— Exercise —
Transcribe, verbatim, every line from the start of the entries through the line that contains "iSTART before use."; include both boundary lines and omit all others.

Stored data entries

File: src/rtl/eye_centroid_calc_pkg.sv
// Shared widths and sequencing-FSM encoding for the eye centroid engine.
package eye_centroid_calc_pkg;
  localparam int PIX_W    = 8;
  localparam int X_W      = 10;
  localparam int Y_W      = 10;
  localparam int SUM_S_W  = 20;
  localparam int SUM_SX_W = 28;
  localparam int SUM_SY_W = 28;

  typedef enum logic [1:0] {
    ST_IDLE   = 2'd0,
    ST_DIV_X  = 2'd1,
    ST_DIV_Y  = 2'd2,
    ST_UPDATE = 2'd3
  } state_e;
endpackage

File: src/rtl/eye_serial_div.sv
// Restoring serial divider: one quotient bit per cycle, MSB first; the start
// cycle already performs the first iteration, so the result is ready DIVIDEND_W cycles later.
module eye_serial_div #(
  parameter int DIVIDEND_W = 28,
  parameter int DIVISOR_W  = 20
) (
  input  logic                  CLK,
  input  logic                  RST_N,
  input  logic                  iSTART,
  input  logic [DIVIDEND_W-1:0] iDIVIDEND,
  input  logic [DIVISOR_W-1:0]  iDIVISOR,
  output logic [DIVIDEND_W-1:0] oQUOTIENT,
  output logic                  oVALID
);
  localparam int CNT_W = $clog2(DIVIDEND_W + 1);

  logic [DIVIDEND_W-1:0] rem_q, quo_q, dvs_q;
  logic [DIVIDEND_W-1:0] src_rem, src_quo, src_dvs, rem_d, quo_d, trial;
  logic [DIVIDEND_W:0]   shifted;
  logic [CNT_W-1:0]      cnt_q;
  logic                  zero_q, valid_q, ge;

  always_comb begin
    src_rem = iSTART ? '0 : rem_q;
    src_quo = iSTART ? iDIVIDEND : quo_q;
    src_dvs = iSTART ? DIVIDEND_W'(iDIVISOR) : dvs_q;
    shifted = {src_rem, src_quo[DIVIDEND_W-1]};
    ge      = shifted >= {1'b0, src_dvs};
    trial   = shifted[DIVIDEND_W-1:0] - src_dvs;
    rem_d   = ge ? trial : shifted[DIVIDEND_W-1:0];
    quo_d   = {src_quo[DIVIDEND_W-2:0], ge};
  end

  always_ff @(posedge CLK or negedge RST_N) begin
    if (!RST_N) begin
      cnt_q   <= '0;
      zero_q  <= 1'b0;
      valid_q <= 1'b0;
    end else if (iSTART) begin
      cnt_q   <= CNT_W'(DIVIDEND_W - 1);
      zero_q  <= (iDIVISOR == '0);
      valid_q <= 1'b0;
    end else begin
      if (cnt_q != '0) cnt_q <= cnt_q - 1'b1;
      valid_q <= (cnt_q == CNT_W'(1));
    end
  end

  // Datapath registers carry no reset; they are always reloaded by iSTART before use.
  always_ff @(posedge CLK) begin
    if (iSTART || cnt_q != '0) begin
      rem_q <= rem_d;
      quo_q <= quo_d;
    end
    if (iSTART) dvs_q <= src_dvs;
  end

  assign oQUOTIENT = zero_q ? '0 : quo_q;
  assign oVALID    = valid_q;
endmodule

File: src/rtl/eye_centroid_calc.sv
// Frame centroid engine: thresholds the pixel stream, accumulates dark-pixel
// count and X/Y sums, latches them at frame end and serially divides for the centroid.
module eye_centroid_calc
  import eye_centroid_calc_pkg::*;
#(
  parameter int PIX_WIDTH    = PIX_W,
  parameter int X_WIDTH      = X_W,
  parameter int Y_WIDTH      = Y_W,
  parameter int SUM_S_WIDTH  = SUM_S_W,
  parameter int SUM_SX_WIDTH = SUM_SX_W,
  parameter int SUM_SY_WIDTH = SUM_SY_W
) (
  input  logic                    CLK,
  input  logic                    RST_N,
  input  logic                    iVSYNC,
  input  logic                    iDE,
  input  logic [PIX_WIDTH-1:0]    iPIXEL,
  input  logic [PIX_WIDTH-1:0]    iTHRESHOLD,
  output logic [SUM_S_WIDTH-1:0]  oSUM_S,
  output logic [SUM_SX_WIDTH-1:0] oSUM_SX,
  output logic [SUM_SY_WIDTH-1:0] oSUM_SY,
  output logic [SUM_SX_WIDTH-1:0] oQUOTIENT_SX,
  output logic [SUM_SY_WIDTH-1:0] oQUOTIENT_SY,
  output logic                    oDONE
);
  localparam int DIV_W = SUM_SX_WIDTH;

  function automatic logic [X_WIDTH-1:0] sat_inc_x(input logic [X_WIDTH-1:0] a);
    return (a == '1) ? a : a + 1'b1;
  endfunction

  function automatic logic [Y_WIDTH-1:0] sat_inc_y(input logic [Y_WIDTH-1:0] a);
    return (a == '1) ? a : a + 1'b1;
  endfunction

  function automatic logic [SUM_S_WIDTH-1:0] sat_inc_s(input logic [SUM_S_WIDTH-1:0] a);
    return (a == '1) ? a : a + 1'b1;
  endfunction

  function automatic logic [SUM_SX_WIDTH-1:0] sat_add_sx(input logic [SUM_SX_WIDTH-1:0] a,
                                                          input logic [X_WIDTH-1:0] b);
    logic [SUM_SX_WIDTH:0] t;
    t = {1'b0, a} + (SUM_SX_WIDTH+1)'(b);
    return t[SUM_SX_WIDTH] ? '1 : t[SUM_SX_WIDTH-1:0];
  endfunction

  function automatic logic [SUM_SY_WIDTH-1:0] sat_add_sy(input logic [SUM_SY_WIDTH-1:0] a,
                                                          input logic [Y_WIDTH-1:0] b);
    logic [SUM_SY_WIDTH:0] t;
    t = {1'b0, a} + (SUM_SY_WIDTH+1)'(b);
    return t[SUM_SY_WIDTH] ? '1 : t[SUM_SY_WIDTH-1:0];
  endfunction

  state_e                  state_q, state_d;
  logic                    vsync_q, de_q, armed_q, kick_q, done_q;
  logic [PIX_WIDTH-1:0]    thr_q;
  logic [X_WIDTH-1:0]      x_q;
  logic [Y_WIDTH-1:0]      y_q;
  logic [SUM_S_WIDTH-1:0]  acc_s_q, sum_s_q;
  logic [SUM_SX_WIDTH-1:0] acc_sx_q, sum_sx_q, quo_sx_q, qx_hold_q;
  logic [SUM_SY_WIDTH-1:0] acc_sy_q, sum_sy_q, quo_sy_q;
  logic                    rise, fall, accept, pix_hit, x_done, y_done, upd;
  logic                    div_start, div_valid;
  logic [DIV_W-1:0]        div_dividend, div_quo;

  assign rise    = iVSYNC & ~vsync_q;
  assign fall    = ~iVSYNC & vsync_q;
  assign accept  = rise & armed_q;
  assign pix_hit = armed_q & iDE & ~rise & (iPIXEL < thr_q);

  // kick_q holds off a stale divider valid during the cycle right after a (re)start.
  assign x_done       = (state_q == ST_DIV_X) & div_valid & ~kick_q;
  assign y_done       = (state_q == ST_DIV_Y) & div_valid;
  assign upd          = y_done & ~accept;
  assign div_start    = kick_q | x_done;
  assign div_dividend = kick_q ? sum_sx_q : DIV_W'(sum_sy_q);

  eye_serial_div #(
    .DIVIDEND_W (DIV_W),
    .DIVISOR_W  (SUM_S_WIDTH)
  ) u_div (
    .CLK       (CLK),
    .RST_N     (RST_N),
    .iSTART    (div_start),
    .iDIVIDEND (div_dividend),
    .iDIVISOR  (sum_s_q),
    .oQUOTIENT (div_quo),
    .oVALID    (div_valid)
  );

  always_comb begin
    state_d = state_q;
    unique case (state_q)
      ST_IDLE:   state_d = ST_IDLE;
      ST_DIV_X:  if (x_done) state_d = ST_DIV_Y;
      ST_DIV_Y:  if (y_done) state_d = ST_UPDATE;
      ST_UPDATE: state_d = ST_IDLE;
      default:   state_d = ST_IDLE;
    endcase
    if (accept) state_d = ST_DIV_X;
  end

  always_ff @(posedge CLK or negedge RST_N) begin
    if (!RST_N) state_q <= ST_IDLE;
    else        state_q <= state_d;
  end

  // Frame front end: edge detect, coordinate counters, saturating accumulators.
  always_ff @(posedge CLK or negedge RST_N) begin
    if (!RST_N) begin
      vsync_q  <= 1'b1;
      de_q     <= 1'b0;
      armed_q  <= 1'b0;
      thr_q    <= '0;
      x_q      <= '0;
      y_q      <= '0;
      acc_s_q  <= '0;
      acc_sx_q <= '0;
      acc_sy_q <= '0;
    end else begin
      vsync_q <= iVSYNC;
      de_q    <= iDE;
      if (fall) begin
        armed_q  <= 1'b1;
        thr_q    <= iTHRESHOLD;
        x_q      <= '0;
        y_q      <= '0;
        acc_s_q  <= '0;
        acc_sx_q <= '0;
        acc_sy_q <= '0;
      end else begin
        if (iDE) begin
          x_q <= sat_inc_x(x_q);
        end else if (de_q) begin
          x_q <= '0;
          y_q <= sat_inc_y(y_q);
        end
        if (pix_hit) begin
          acc_s_q  <= sat_inc_s(acc_s_q);
          acc_sx_q <= sat_add_sx(acc_sx_q, x_q);
          acc_sy_q <= sat_add_sy(acc_sy_q, y_q);
        end
        if (accept) armed_q <= 1'b0;
      end
    end
  end

  // Result side: frame sums at frame end, quotients only in the update cycle.
  always_ff @(posedge CLK or negedge RST_N) begin
    if (!RST_N) begin
      sum_s_q   <= '0;
      sum_sx_q  <= '0;
      sum_sy_q  <= '0;
      quo_sx_q  <= '0;
      quo_sy_q  <= '0;
      qx_hold_q <= '0;
      kick_q    <= 1'b0;
      done_q    <= 1'b0;
    end else begin
      kick_q <= accept;
      done_q <= upd;
      if (accept) begin
        sum_s_q  <= acc_s_q;
        sum_sx_q <= acc_sx_q;
        sum_sy_q <= acc_sy_q;
      end
      if (x_done) qx_hold_q <= div_quo;
      if (upd) begin
        quo_sx_q <= qx_hold_q;
        quo_sy_q <= SUM_SY_WIDTH'(div_quo);
      end
    end
  end

  assign oSUM_S       = sum_s_q;
  assign oSUM_SX      = sum_sx_q;
  assign oSUM_SY      = sum_sy_q;
  assign oQUOTIENT_SX = quo_sx_q;
  assign oQUOTIENT_SY = quo_sy_q;
  assign oDONE        = done_q;
endmodule

File: config.mk
export PLATFORM = sky130hd
export DESIGN_NAME = eye_centroid_calc
export DESIGN_NICKNAME = d
export VERILOG_FILES = /design/src/rtl/eye_centroid_calc_pkg.sv /design/src/rtl/eye_serial_div.sv /design/src/rtl/eye_centroid_calc.sv
export SDC_FILE = /design/constraint.sdc
export NUM_CORES = 1
export LEC_CHECK = 0
export CORE_MARGIN = 8
export CORE_UTILIZATION = 55
export DETAILED_ROUTE_END_ITERATION = 12
export GPL_ROUTABILITY_DRIVEN = 0
export HOLD_SLACK_MARGIN = 0.12
export PLACE_DENSITY_LB_ADDON = 0.05
export SETUP_SLACK_MARGIN = 0.02
export SYNTH_ARGS = -nofsm -noshare
export SYNTH_HDL_FRONTEND = slang
export SYNTH_SLANG_ARGS = --single-unit
File: constraint.sdc
create_clock -name CLK -period 11.4 [get_ports CLK]
set_input_delay 1.71 -clock CLK [delete_from_list [all_inputs] [get_ports CLK]]
set_output_delay 1.71 -clock CLK [all_outputs]
set_load 0.01 [all_outputs]
# Word level (Yosys, flattened, before mapping)
# Index checks and enable logic that the tools add are counted.
dict set report op_classes {
  n_reduce_logical 14
  eq_ne 13
  mux 32
  mul 0
  n_lt_le_gt_ge 2
  shifts 0
  addsub 7
  n_div 0
  bitwise_logic 16
}
# op count
set op_table {}
lappend op_table {{$mux W28} 12}
lappend op_table {{$mux W10} 8}
lappend op_table {{$mux W20} 3}
lappend op_table {{$add A28 B10 Y29} 2}
lappend op_table {{$ge A29 B28 Y1} 1}
lappend op_table {{$sub A28 B28 Y28} 1}
lappend op_table {{$add A10 B1 Y10 const B} 2}
lappend op_table {{$add A20 B1 Y20 const B} 1}
lappend op_table {{$eq A10 B10 Y1 const B} 2}
lappend op_table {{$eq A20 B20 Y1 const B} 1}
lappend op_table {{$logic_not A20 Y1} 1}
lappend op_table {{$and A1 B1 Y1} 10}
lappend op_table {{$mux W5} 2}
lappend op_table {{$ne A3 B3 Y1 const B} 3}
lappend op_table {{$lt A8 B8 Y1} 1}
lappend op_table {{$reduce_bool A2 Y1} 4}
lappend op_table {{$mux W2} 3}
lappend op_table {{$pmux W2 S3} 1}
lappend op_table {{$reduce_and A2 Y1} 3}
lappend op_table {{$eq A5 B1 Y1 const B} 1}
lappend op_table {{$not A1 Y1} 5}
lappend op_table {{$reduce_bool A5 Y1} 1}
lappend op_table {{$sub A5 B1 Y5 const B} 1}
lappend op_table {{$eq A2 B2 Y1 const B} 2}
lappend op_table {{other kinds (10)} 13}
dict set report totals {
  romBits 0
  mem_bits_rw 0
  latchBits 0
  in_bits 20
  out_inout_bits 133
  regBits 362
  memories 0
}

# Logic depth before layout (Yosys ltp)
# Gate-level depths: netlist of the first run.
dict set report depth {
  ltp_word 7
  depth_mapped 23
  depth_no_buf 18
}

# Cells and area by module
# A second synthesis of the first run with hierarchy kept.
dict set report hier_totals {
  hier_cells 1789
  area_unflattened_um2 18791.8
}
# module cells_per_inst area_each_um2 n_inst seq_area_each_um2
set by_module_without_submodules {}
lappend by_module_without_submodules {eye_centroid_calc 1229 12853.6 1 6782.8}
lappend by_module_without_submodules {eye_serial_div 560 5938.2 1 2697.6}

# Least setup slack after synthesis of the first run
# No wires, ideal clock.
dict set report synth_path {
  path_type {register -> register}
  from {register state_q[1]}
  to {register u_div.rem_q[12] (data pin)}
  setup_slack_ps 6284
  t_arrival_ps 4844
  t_required_ps 11128
  path_buffers 4
  path_stages_with_launch 23
  synth_period_minus_slack_ps 5116
  path_cell_list {dfrtp_1 -> inv_1 -> ha_1 -> buf_2 -> a21oi_4 -> inv_2 -> buf_6 -> clkbuf_1 -> buf_1 -> nand2_1 -> nand2_1 -> ha_1 -> inv_1 -> ha_1 -> a21oi_1 -> nor2_1 -> or3_1 -> a21boi_1 -> o31a_1 -> o21a_1 -> xnor2_1 -> nor3_1 -> or4b_1}
}
dict set report synth_via {
  elab_chain_cells 7
  word_cells_on_any_way 10
}
# element line
set synth_lines {}
lappend synth_lines {{start, declared} eye_centroid_calc.sv:54} ;# state_e state_q, state_d;
lappend synth_lines {{start signal, assigned} eye_centroid_calc.sv:105} ;# else state_q <= state_d;
lappend synth_lines {{$eq A2 B1 Y1 *} eye_centroid_calc.sv:72} ;# assign x_done = (state_q == ST_DIV_X) & div_valid & ~kick_q;
lappend synth_lines {{$and A1 B1 Y1 * (2 in a row)} eye_centroid_calc.sv:72}
lappend synth_lines {{$or A1 B1 Y1 *} eye_centroid_calc.sv:75} ;# assign div_start = kick_q | x_done;
lappend synth_lines {{net div_start} eye_centroid_calc.sv:63} ;# logic div_start, div_valid;
lappend synth_lines {{$mux W28 *} eye_serial_div.sv:26} ;# src_dvs = iSTART ? DIVIDEND_W'(iDIVISOR) : dvs_q;
lappend synth_lines {{net u_div.src_dvs[0]} eye_serial_div.sv:18} ;# logic [DIVIDEND_W-1:0] src_rem, src_quo, src_dvs, rem_d, quo_d, trial;
lappend synth_lines {{$sub A28 B28 Y28 / $ge A29 B28 Y1 (equally long branches)} {eye_serial_div.sv:29, eye_serial_div.sv:28}}
lappend synth_lines {{$mux W28 *} eye_serial_div.sv:30} ;# rem_d = ge ? trial : shifted[DIVIDEND_W-1:0];
lappend synth_lines {{net u_div.rem_d[12]} eye_serial_div.sv:18}
lappend synth_lines {{end signal, assigned} eye_serial_div.sv:52} ;# rem_q <= rem_d;
lappend synth_lines {{end, declared} eye_serial_div.sv:17} ;# logic [DIVIDEND_W-1:0] rem_q, quo_q, dvs_q;
# Mark *: on every way through the listed nets, which the timed path passes. The rest lies on a longest branch.
# A chain may end at the register's enable or synchronous reset.

# Worst setup path after layout of the first run
dict set report layout_path {
  from {register kick_q}
  to {register u_div.rem_q[19] (data pin)}
}
dict set report layout_via {
  elab_chain_cells 6
  word_cells_on_any_way 10
}
# element line
set layout_lines {}
lappend layout_lines {{start, declared} eye_centroid_calc.sv:55} ;# logic vsync_q, de_q, armed_q, kick_q, done_q;
lappend layout_lines {{start signal, assigned} eye_centroid_calc.sv:160} ;# kick_q <= accept;
lappend layout_lines {{$not A1 Y1} eye_centroid_calc.sv:72}
lappend layout_lines {{$and A1 B1 Y1} eye_centroid_calc.sv:72}
lappend layout_lines {{$or A1 B1 Y1} eye_centroid_calc.sv:75}
lappend layout_lines {{$mux W28, on equally long branches} {eye_serial_div.sv:25, eye_serial_div.sv:24, eye_serial_div.sv:26}}
lappend layout_lines {{$sub A28 B28 Y28 / $ge A29 B28 Y1 (equally long branches)} {eye_serial_div.sv:29, eye_serial_div.sv:28}}
lappend layout_lines {{$mux W28 *} eye_serial_div.sv:30}
lappend layout_lines {{net u_div.rem_d[19]} eye_serial_div.sv:18}
# Marked as above.

==> results of run 1 <==
## where the power goes
group	leakage [uW]	internal [uW]	switching (uW)
combinational	0.00464	580	750
clock	0.000623	736	512
sequential	0.00467	1620	197
total	0.00993	2930	1460
## synthesized netlist by cell type, types with 3 or more instances
master	number
sky130_fd_sc_hd__a2111oi_0	3
sky130_fd_sc_hd__a211oi_1	16
sky130_fd_sc_hd__a21o_1	20
sky130_fd_sc_hd__a21oi_1	73
sky130_fd_sc_hd__a22o_1	3
sky130_fd_sc_hd__a311oi_1	10
sky130_fd_sc_hd__a31oi_1	21
sky130_fd_sc_hd__a41o_1	4
sky130_fd_sc_hd__a41oi_1	4
sky130_fd_sc_hd__and2_1	48
sky130_fd_sc_hd__and3_1	26
sky130_fd_sc_hd__and4_1	8
sky130_fd_sc_hd__buf_1	8
sky130_fd_sc_hd__buf_2	5
sky130_fd_sc_hd__buf_6	3
sky130_fd_sc_hd__clkbuf_1	81
sky130_fd_sc_hd__dfrtp_1	277
sky130_fd_sc_hd__edfxtp_1	84
sky130_fd_sc_hd__ha_1	60
sky130_fd_sc_hd__inv_1	60
sky130_fd_sc_hd__maj3_1	6
sky130_fd_sc_hd__mux2i_1	38
sky130_fd_sc_hd__nand2_1	519
sky130_fd_sc_hd__nand2b_1	34
sky130_fd_sc_hd__nand3_1	40
sky130_fd_sc_hd__nand4_1	26
sky130_fd_sc_hd__nor2_1	106
sky130_fd_sc_hd__nor2b_1	8
sky130_fd_sc_hd__nor3_1	30
sky130_fd_sc_hd__nor4_1	10
sky130_fd_sc_hd__nor4b_1	3
sky130_fd_sc_hd__o211ai_1	6
sky130_fd_sc_hd__o21a_1	7
sky130_fd_sc_hd__o21ai_0	154
sky130_fd_sc_hd__o21bai_1	9
sky130_fd_sc_hd__o22ai_1	3
sky130_fd_sc_hd__o31ai_1	8
sky130_fd_sc_hd__or2_2	5
sky130_fd_sc_hd__or3_1	7
sky130_fd_sc_hd__or4_1	3
sky130_fd_sc_hd__xnor2_1	30
sky130_fd_sc_hd__xor2_1	56
## final cells by class
class,instances,area [um2],share of cell area
clock buffers,63,1220,0.0571
clock inverters,7,53.8,0.00251
inverters,62,233,0.0109
multi-input cells,1439,8210,0.384
flip-flops and latches,362,9480,0.443
well taps,448,561,0.0262
repair buffers,166,1640,0.0768
## through the flow
step	std cells	worst slack, ns	hold slack, ns
final	2547	4.32	0.461
after CTS	2547	4.34	0.466
after detailed placement	2477	4.37	0.450
after floorplan	1962	6.28	0.439
after global routing	2547	3.78	0.490
after global placement	2477	4.56	0.447
## cell families (layout without fill, tap and decap cells)
group / after synthesis / count (layout) / synth area share
buf+inv: 161 / 298 / 0.0350
simple gates: 880 / 880 / 0.214
mux: 40 / 40 / 0.0220
xor+xnor: 86 / 86 / 0.0411
compound gates: 365 / 365 / 0.124
flops: 362 / 362 / 0.518
fa+ha+maj: 68 / 68 / 0.0465
## cells in the final DEF (no fill, tap or decap), types with 9 or more instances in the layout
cell type / instances
sky130_fd_sc_hd__a211oi_1: 16
sky130_fd_sc_hd__a21o_1: 20
sky130_fd_sc_hd__a21oi_1: 73
sky130_fd_sc_hd__a311oi_1: 10
sky130_fd_sc_hd__a31oi_1: 21
sky130_fd_sc_hd__and2_1: 48
sky130_fd_sc_hd__and3_1: 26
sky130_fd_sc_hd__buf_4: 13
sky130_fd_sc_hd__clkbuf_1: 13
sky130_fd_sc_hd__clkbuf_16: 43
sky130_fd_sc_hd__clkdlybuf4s50_1: 151
sky130_fd_sc_hd__dfrtp_1: 276
sky130_fd_sc_hd__edfxtp_1: 84
sky130_fd_sc_hd__ha_1: 60
sky130_fd_sc_hd__inv_1: 59
sky130_fd_sc_hd__mux2i_1: 38
sky130_fd_sc_hd__nand2_1: 518
sky130_fd_sc_hd__nand2b_1: 33
sky130_fd_sc_hd__nand3_1: 38
sky130_fd_sc_hd__nand4_1: 26
sky130_fd_sc_hd__nor2_1: 106
sky130_fd_sc_hd__nor3_1: 30
sky130_fd_sc_hd__nor4_1: 10
sky130_fd_sc_hd__o21ai_0: 154
sky130_fd_sc_hd__o21bai_1: 9
sky130_fd_sc_hd__xnor2_1: 30
sky130_fd_sc_hd__xor2_1: 56
## critical path: stages (launching register included)
cell                        delay, ns
sky130_fd_sc_hd__dfrtp_2         0.93
sky130_fd_sc_hd__a21oi_4         0.28
sky130_fd_sc_hd__inv_2           0.46
sky130_fd_sc_hd__buf_4           0.51
sky130_fd_sc_hd__nand2_1         0.09
sky130_fd_sc_hd__and2_1          0.18
sky130_fd_sc_hd__ha_1            0.23
sky130_fd_sc_hd__maj3_1          0.37
sky130_fd_sc_hd__a221oi_1        0.53
sky130_fd_sc_hd__a2111oi_4       0.17
sky130_fd_sc_hd__nor4_2          0.34
sky130_fd_sc_hd__a211oi_2        0.12
sky130_fd_sc_hd__nor2_2          0.81
sky130_fd_sc_hd__clkinv_1        1.12
sky130_fd_sc_hd__o221a_2         0.62
## per-layer routing
layer / track usage / up-vias / wire length (um)
met3: 0.0399 / 73 / 2860
li1: - / 6946 / -
met5: 0 / - / 11
met1: 0.353 / 6883 / 22000
met4: 0.0629 / 2 / 1030
met2: 0.353 / 403 / 20100
## worst paths after layout
check,endpoint,depth (start not counted)
setup / recovery,u_div.rem_q[19],14
hold / removal,oQUOTIENT_SX[26],2
setup reg to reg,u_div.rem_q[19],14
hold reg to reg,oQUOTIENT_SX[26],2
max in group asynchronous,acc_s_q[15],2
min in group asynchronous,oQUOTIENT_SX[17],1
==> qor.tcl, run 1 <==
set qor(num_rows) 67
set qor(dpl.hpwl_mm) 31.8
set qor(worst_setup_hold_path_clk_slew_ns) 0.06
set qor(grt_start_max_net_pins) 159
set qor(number_of_iterations_in_the_first_detailed_routing_pass) 6
set qor(via_count) 14300
set qor(count_of_port_buffers_added_during_placement) 152
set qor(synth.yosys.warnings) 0
set qor(max_cap_viol_count) 0
set qor(nets_in_the_synthesized_netlist) 2044
set qor(rr_startpoint) {kick_q}
set qor(fp.dieArea_um2) 39400
set qor(power_per_cell_area_nw_per_um2) 205
set qor(ys_async_sr_fraction) 0.768
set qor(grt_first_pass_wirelength_mm) 75.5
set qor(setup-tns-final_ns) 0
set qor(fp.coreArea_um2) 33200
set qor(pin_count) 153
set qor(mappedNetlistArea_um2) 18300
set qor(r2r_slack_ns) 4.32
set qor(number_of_clock_sinks) 362
set qor(finalNetCount) 2152
set qor(initial_utilization) 0.552
set qor(synthFlopType) {sky130_fd_sc_hd__dfrtp_1}
set qor(worstSkewPairLatency_ns) 0.54
set qor(setup-violations-final) 0
set qor(die-height_um) 198
set qor(htreeDepth) 2
set qor(crit_arrival_ns) 7.36
set qor(report.final.hold_viol_count) 0
set qor(timing.critical_path.fanout_max) 59
set qor(cts_root_buf) {sky130_fd_sc_hd__clkbuf_16}
set qor(n_antenna_cell) 0
set qor(synth_seq_area_share) 0.518
set qor(cp_data_required_time_ns) 11.68
set qor(startpoint) {kick_q}
set qor(cts_hold_buffers) 0
set qor(synth_top_cells_by_area) {sky130_fd_sc_hd__dfrtp_1 (38%), sky130_fd_sc_hd__edfxtp_1 (14%), sky130_fd_sc_hd__nand2_1 (11%)}
set qor(endpoint_kind) {register}
set qor(num-fill-cells) 2822
set qor(finalWorstPathRequiredPeriod_ns) 7.08
set qor(vdd_drop_max_v) 0.000137
set qor(worstSetupStartpointType) {register}
set qor(slew_headroom) 0.306
set qor(drt-vias-per-instance) 5.62
set qor(grt_antenna_before_repair) 1
set qor(wl_per_cell_um) 18.1
set qor(routed_wl_mm) 46.0
set qor(finalPower_uw) 4390
set qor(synth_largest_type_area_fraction) 0.379
set qor(ctsResizeCount) 0
set qor(syn_inst) 1962
set qor(synth_enable_flop_cells) 84
set qor(synth.distinct_cells) 74
set qor(chipWidth_um) 198
set qor(finish.instance_area_um2) 21400
set qor(finalMaxSlewViolations) 0
set qor(dpl_cell_area_um2) 20100
set qor(globalRouteTotalUtil) 0.236
set qor(post_route_cells_drive_above_1_share) 0.0486
set qor(fin_worst_skew_ns) 0.0173
set qor(clock_tree.buffer_depth) 3
set qor(crit_type) {reg2reg}
set qor(post-route-period-util) 0.621
set qor(power.leakage_uw) 0.00993
set qor(worst-slew-pin-transition_ns) 1.04
set qor(cts_tree) {yes}
set qor(cts_inserted_buffers) 39
set qor(outcome) {finished clean}
set qor(initialDrtViolationCount) 1234
set qor(final_antenna_net_count) 0
set qor(rsz0062_at_grt) {no}
set qor(synthDominantAreaCellType) {sky130_fd_sc_hd__dfrtp_1}
set qor(synth_seq_cells) 362
set qor(max_freq_mhz) 141
set qor(final_core_util) 0.645
set qor(timing.hold.worst.class) {reg2reg}
set qor(synthToLayoutAreaGrowth_pct) 16.9
set qor(postSynthAreaPerCell_um2) 9.33
set qor(overflow) 0
set qor(worst_hold_startpoint) {qx_hold_q[26]}
set qor(first_global_vias) 13800
set qor(postCtsSetupRepairBufs) 0
set qor(drc) 0
(Power assumes the default switching activity.)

— Your solution —
File: src/rtl/eye_centroid_calc_pkg.sv
// Shared widths and sequencing-FSM encoding for the eye centroid engine.
package eye_centroid_calc_pkg;
  localparam int PIX_W    = 8;
  localparam int X_W      = 10;
  localparam int Y_W      = 10;
  localparam int SUM_S_W  = 20;
  localparam int SUM_SX_W = 28;
  localparam int SUM_SY_W = 28;

  typedef enum logic [1:0] {
    ST_IDLE   = 2'd0,
    ST_DIV_X  = 2'd1,
    ST_DIV_Y  = 2'd2,
    ST_UPDATE = 2'd3
  } state_e;
endpackage

File: src/rtl/eye_serial_div.sv
// Restoring serial divider: one quotient bit per cycle, MSB first; the start
// cycle already performs the first iteration, so the result is ready DIVIDEND_W cycles later.
module eye_serial_div #(
  parameter int DIVIDEND_W = 28,
  parameter int DIVISOR_W  = 20
) (
  input  logic                  CLK,
  input  logic                  RST_N,
  input  logic                  iSTART,
  input  logic [DIVIDEND_W-1:0] iDIVIDEND,
  input  logic [DIVISOR_W-1:0]  iDIVISOR,
  output logic [DIVIDEND_W-1:0] oQUOTIENT,
  output logic                  oVALID
);
  localparam int CNT_W = $clog2(DIVIDEND_W + 1);

  logic [DIVIDEND_W-1:0] rem_q, quo_q, dvs_q;
  logic [DIVIDEND_W-1:0] src_rem, src_quo, src_dvs, rem_d, quo_d, trial;
  logic [DIVIDEND_W:0]   shifted;
  logic [CNT_W-1:0]      cnt_q;
  logic                  zero_q, valid_q, ge;

  always_comb begin
    src_rem = iSTART ? '0 : rem_q;
    src_quo = iSTART ? iDIVIDEND : quo_q;
    src_dvs = iSTART ? DIVIDEND_W'(iDIVISOR) : dvs_q;
    shifted = {src_rem, src_quo[DIVIDEND_W-1]};
    ge      = shifted >= {1'b0, src_dvs};
    trial   = shifted[DIVIDEND_W-1:0] - src_dvs;
    rem_d   = ge ? trial : shifted[DIVIDEND_W-1:0];
    quo_d   = {src_quo[DIVIDEND_W-2:0], ge};
  end

  always_ff @(posedge CLK or negedge RST_N) begin
    if (!RST_N) begin
      cnt_q   <= '0;
      zero_q  <= 1'b0;
      valid_q <= 1'b0;
    end else if (iSTART) begin
      cnt_q   <= CNT_W'(DIVIDEND_W - 1);
      zero_q  <= (iDIVISOR == '0);
      valid_q <= 1'b0;
    end else begin
      if (cnt_q != '0) cnt_q <= cnt_q - 1'b1;
      valid_q <= (cnt_q == CNT_W'(1));
    end
  end

  // Datapath registers carry no reset; they are always reloaded by iSTART before use.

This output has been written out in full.